**Task item**. When the string "default" occurs in a line of the records, show that line.

******

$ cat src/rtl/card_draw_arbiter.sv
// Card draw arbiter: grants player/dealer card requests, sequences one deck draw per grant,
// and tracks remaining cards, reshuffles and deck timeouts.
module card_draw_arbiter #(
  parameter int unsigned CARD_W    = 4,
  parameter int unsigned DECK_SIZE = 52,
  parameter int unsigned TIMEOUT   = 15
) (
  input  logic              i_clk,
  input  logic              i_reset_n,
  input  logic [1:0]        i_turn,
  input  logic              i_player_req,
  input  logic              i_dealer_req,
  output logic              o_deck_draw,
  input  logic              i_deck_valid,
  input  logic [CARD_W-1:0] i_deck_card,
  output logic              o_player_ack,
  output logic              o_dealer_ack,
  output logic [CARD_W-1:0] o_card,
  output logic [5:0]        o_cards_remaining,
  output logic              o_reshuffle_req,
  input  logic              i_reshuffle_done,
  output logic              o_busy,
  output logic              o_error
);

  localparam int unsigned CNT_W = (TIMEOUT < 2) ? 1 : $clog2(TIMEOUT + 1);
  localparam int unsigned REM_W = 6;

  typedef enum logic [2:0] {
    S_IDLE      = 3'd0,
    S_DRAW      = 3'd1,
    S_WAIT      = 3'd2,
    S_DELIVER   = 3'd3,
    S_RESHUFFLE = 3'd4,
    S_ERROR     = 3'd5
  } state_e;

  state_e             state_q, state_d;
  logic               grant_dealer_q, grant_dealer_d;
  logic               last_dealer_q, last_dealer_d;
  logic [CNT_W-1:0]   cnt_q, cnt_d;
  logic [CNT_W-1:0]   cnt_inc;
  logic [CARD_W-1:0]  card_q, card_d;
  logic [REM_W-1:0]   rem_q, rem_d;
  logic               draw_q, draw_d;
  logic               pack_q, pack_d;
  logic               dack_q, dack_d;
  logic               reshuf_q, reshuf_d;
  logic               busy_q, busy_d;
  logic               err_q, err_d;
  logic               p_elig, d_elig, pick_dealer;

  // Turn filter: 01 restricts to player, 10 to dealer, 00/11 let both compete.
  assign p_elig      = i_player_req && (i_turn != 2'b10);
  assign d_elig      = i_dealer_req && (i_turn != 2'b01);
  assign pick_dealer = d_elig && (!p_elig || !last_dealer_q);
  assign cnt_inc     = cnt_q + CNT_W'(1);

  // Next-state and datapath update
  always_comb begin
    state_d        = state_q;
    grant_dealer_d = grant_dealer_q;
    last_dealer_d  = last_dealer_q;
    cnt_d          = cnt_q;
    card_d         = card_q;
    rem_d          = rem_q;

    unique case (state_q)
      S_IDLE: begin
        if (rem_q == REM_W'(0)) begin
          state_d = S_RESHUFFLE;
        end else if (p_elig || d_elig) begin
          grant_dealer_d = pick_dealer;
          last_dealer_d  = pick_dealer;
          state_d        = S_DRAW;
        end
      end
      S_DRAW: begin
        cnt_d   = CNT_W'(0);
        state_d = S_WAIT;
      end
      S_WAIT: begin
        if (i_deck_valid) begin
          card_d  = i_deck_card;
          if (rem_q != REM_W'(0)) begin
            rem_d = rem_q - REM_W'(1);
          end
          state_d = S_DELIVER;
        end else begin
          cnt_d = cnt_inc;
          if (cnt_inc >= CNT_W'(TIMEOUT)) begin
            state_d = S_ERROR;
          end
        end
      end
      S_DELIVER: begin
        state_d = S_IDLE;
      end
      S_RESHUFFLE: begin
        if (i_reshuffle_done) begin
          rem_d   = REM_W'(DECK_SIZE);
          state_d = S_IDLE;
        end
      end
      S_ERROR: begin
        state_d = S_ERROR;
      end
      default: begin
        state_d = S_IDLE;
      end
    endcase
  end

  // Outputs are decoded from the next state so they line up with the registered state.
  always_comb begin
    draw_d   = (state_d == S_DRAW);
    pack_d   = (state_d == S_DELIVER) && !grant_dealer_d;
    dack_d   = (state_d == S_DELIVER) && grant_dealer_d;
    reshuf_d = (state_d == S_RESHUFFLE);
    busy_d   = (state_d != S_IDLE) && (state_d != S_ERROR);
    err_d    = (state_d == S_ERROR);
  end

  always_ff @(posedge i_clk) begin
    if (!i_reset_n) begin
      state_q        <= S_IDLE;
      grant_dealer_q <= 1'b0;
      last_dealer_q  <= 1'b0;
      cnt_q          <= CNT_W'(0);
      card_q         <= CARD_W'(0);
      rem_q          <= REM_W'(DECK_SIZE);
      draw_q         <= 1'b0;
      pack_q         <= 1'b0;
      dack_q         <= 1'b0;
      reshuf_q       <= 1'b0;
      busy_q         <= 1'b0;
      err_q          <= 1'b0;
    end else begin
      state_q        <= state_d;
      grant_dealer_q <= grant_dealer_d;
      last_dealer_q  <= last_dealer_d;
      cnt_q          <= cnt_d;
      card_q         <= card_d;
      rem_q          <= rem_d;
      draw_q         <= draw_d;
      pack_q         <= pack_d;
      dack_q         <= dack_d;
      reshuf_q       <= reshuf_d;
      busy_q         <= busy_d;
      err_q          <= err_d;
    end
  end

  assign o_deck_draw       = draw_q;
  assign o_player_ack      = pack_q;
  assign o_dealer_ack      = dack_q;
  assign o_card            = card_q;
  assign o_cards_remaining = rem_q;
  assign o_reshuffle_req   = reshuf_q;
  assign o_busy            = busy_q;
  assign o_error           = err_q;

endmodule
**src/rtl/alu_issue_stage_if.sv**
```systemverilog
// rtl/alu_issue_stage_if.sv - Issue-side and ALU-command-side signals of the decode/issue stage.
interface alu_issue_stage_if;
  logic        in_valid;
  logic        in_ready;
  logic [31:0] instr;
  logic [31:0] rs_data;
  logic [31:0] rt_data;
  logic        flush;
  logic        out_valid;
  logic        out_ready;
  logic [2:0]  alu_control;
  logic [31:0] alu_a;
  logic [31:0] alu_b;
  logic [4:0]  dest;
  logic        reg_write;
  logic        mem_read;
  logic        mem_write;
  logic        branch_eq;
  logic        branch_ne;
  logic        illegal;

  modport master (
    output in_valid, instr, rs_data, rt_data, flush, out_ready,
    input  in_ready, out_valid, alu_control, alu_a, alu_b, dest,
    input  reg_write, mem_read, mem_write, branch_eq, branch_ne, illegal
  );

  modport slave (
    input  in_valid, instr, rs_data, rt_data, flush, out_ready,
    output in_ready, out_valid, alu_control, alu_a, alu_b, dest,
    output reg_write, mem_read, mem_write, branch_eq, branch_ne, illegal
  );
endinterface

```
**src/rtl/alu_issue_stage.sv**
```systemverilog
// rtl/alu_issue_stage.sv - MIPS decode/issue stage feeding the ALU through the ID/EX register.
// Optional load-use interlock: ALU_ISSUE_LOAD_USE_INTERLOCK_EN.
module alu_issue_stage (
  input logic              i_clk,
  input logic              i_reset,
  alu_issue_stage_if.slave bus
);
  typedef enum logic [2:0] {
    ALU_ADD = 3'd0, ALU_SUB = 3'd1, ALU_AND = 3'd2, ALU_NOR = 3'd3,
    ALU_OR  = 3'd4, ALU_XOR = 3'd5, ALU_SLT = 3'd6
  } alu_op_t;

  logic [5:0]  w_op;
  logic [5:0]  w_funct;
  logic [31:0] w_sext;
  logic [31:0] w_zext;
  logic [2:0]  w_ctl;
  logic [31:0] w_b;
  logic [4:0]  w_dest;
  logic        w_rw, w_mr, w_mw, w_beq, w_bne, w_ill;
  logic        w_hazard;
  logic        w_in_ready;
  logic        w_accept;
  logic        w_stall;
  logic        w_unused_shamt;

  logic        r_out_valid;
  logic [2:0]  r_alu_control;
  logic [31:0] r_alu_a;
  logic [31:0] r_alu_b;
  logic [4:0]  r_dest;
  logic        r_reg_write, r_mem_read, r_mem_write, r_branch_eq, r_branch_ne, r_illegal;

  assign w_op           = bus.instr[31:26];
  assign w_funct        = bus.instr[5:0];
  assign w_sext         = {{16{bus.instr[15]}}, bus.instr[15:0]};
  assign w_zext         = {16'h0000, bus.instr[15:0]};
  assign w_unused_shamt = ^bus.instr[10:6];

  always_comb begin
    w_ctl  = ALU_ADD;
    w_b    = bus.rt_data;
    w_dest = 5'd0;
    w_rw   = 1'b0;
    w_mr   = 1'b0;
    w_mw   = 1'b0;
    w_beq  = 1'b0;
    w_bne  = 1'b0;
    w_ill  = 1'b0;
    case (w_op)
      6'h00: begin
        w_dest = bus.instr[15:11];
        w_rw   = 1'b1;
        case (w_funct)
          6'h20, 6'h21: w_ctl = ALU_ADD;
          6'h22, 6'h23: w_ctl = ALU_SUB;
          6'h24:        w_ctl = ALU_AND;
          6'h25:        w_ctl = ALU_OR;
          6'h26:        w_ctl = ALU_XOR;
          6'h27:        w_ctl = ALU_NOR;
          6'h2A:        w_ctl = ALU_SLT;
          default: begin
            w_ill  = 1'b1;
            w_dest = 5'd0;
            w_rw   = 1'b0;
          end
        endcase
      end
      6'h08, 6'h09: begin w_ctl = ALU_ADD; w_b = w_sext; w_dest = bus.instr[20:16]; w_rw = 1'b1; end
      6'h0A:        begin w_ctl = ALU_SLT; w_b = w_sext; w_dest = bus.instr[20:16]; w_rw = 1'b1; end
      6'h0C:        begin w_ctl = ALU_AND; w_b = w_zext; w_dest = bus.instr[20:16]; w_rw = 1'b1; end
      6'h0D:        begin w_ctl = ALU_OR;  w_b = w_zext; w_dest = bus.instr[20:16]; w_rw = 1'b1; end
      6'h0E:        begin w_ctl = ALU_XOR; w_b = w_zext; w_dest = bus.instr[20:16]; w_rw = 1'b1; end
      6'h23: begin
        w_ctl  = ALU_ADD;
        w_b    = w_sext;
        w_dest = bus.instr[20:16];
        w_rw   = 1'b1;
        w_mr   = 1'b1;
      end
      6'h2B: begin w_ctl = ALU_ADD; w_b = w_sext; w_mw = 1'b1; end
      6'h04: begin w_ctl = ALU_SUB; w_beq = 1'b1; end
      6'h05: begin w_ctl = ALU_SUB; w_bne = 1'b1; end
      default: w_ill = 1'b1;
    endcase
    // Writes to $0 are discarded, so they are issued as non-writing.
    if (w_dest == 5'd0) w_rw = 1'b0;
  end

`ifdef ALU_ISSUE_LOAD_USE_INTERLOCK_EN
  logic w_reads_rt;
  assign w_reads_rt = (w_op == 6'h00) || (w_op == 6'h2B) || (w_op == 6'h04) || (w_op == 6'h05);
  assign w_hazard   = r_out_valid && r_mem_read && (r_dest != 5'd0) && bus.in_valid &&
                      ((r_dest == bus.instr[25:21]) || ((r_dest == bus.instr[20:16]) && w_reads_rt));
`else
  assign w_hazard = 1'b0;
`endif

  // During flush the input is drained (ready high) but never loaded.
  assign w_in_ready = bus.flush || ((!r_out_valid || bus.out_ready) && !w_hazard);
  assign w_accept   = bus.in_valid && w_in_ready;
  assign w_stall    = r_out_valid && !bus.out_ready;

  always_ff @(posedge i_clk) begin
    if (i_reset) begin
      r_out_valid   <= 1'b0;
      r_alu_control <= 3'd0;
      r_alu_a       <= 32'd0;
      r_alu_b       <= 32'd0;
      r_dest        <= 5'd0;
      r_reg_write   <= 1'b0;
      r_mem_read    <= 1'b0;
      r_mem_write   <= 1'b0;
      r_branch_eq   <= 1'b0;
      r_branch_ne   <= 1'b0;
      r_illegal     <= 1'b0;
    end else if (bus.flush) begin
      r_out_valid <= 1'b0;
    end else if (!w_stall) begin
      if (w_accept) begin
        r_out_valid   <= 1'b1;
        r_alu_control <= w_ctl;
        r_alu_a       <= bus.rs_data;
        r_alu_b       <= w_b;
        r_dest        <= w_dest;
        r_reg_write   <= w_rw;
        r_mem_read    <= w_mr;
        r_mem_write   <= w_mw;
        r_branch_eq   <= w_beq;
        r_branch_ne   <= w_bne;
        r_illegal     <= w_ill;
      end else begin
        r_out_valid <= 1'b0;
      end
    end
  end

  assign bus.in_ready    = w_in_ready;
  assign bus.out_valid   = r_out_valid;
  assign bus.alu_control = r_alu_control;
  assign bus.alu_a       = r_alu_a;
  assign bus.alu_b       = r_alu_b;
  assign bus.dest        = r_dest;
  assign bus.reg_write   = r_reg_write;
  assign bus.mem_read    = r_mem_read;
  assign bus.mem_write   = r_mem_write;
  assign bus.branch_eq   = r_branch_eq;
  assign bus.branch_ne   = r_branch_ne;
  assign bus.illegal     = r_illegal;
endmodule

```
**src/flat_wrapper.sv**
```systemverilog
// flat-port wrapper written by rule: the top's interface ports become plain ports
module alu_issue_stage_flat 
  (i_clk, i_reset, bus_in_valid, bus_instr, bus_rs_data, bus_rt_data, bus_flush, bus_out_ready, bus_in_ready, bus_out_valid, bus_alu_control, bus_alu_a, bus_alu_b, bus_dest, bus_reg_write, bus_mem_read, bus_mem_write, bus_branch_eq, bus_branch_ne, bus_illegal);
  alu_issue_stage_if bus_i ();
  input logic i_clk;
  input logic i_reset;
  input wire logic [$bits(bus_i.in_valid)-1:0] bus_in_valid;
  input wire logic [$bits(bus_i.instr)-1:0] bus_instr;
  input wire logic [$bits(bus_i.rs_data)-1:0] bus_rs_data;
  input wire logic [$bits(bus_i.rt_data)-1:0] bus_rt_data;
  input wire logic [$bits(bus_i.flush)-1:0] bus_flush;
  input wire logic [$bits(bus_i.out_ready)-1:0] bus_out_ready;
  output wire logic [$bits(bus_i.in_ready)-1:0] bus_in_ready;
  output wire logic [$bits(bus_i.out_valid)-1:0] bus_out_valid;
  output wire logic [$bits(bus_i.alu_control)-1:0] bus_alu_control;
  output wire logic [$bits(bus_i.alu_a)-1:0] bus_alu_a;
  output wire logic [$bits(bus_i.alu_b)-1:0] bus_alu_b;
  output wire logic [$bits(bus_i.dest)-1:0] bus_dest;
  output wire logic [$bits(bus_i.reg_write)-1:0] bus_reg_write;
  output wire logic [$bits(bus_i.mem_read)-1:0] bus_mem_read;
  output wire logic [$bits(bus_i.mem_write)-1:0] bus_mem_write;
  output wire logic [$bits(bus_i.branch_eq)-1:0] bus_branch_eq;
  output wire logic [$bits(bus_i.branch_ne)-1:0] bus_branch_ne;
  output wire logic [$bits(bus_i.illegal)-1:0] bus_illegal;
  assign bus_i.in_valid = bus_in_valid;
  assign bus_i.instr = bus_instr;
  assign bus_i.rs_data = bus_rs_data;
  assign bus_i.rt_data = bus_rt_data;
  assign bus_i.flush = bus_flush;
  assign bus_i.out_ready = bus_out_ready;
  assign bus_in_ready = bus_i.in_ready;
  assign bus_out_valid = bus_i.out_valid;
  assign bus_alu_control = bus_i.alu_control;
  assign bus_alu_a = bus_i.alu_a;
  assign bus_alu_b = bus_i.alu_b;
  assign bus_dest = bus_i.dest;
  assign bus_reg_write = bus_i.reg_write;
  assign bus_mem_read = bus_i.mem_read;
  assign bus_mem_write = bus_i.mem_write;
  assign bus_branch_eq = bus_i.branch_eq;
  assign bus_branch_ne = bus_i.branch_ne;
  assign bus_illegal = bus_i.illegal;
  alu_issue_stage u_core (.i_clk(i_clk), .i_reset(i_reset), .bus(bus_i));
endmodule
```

******

**Exercise output**.
      default: begin
          default: begin
      default: w_ill = 1'b1;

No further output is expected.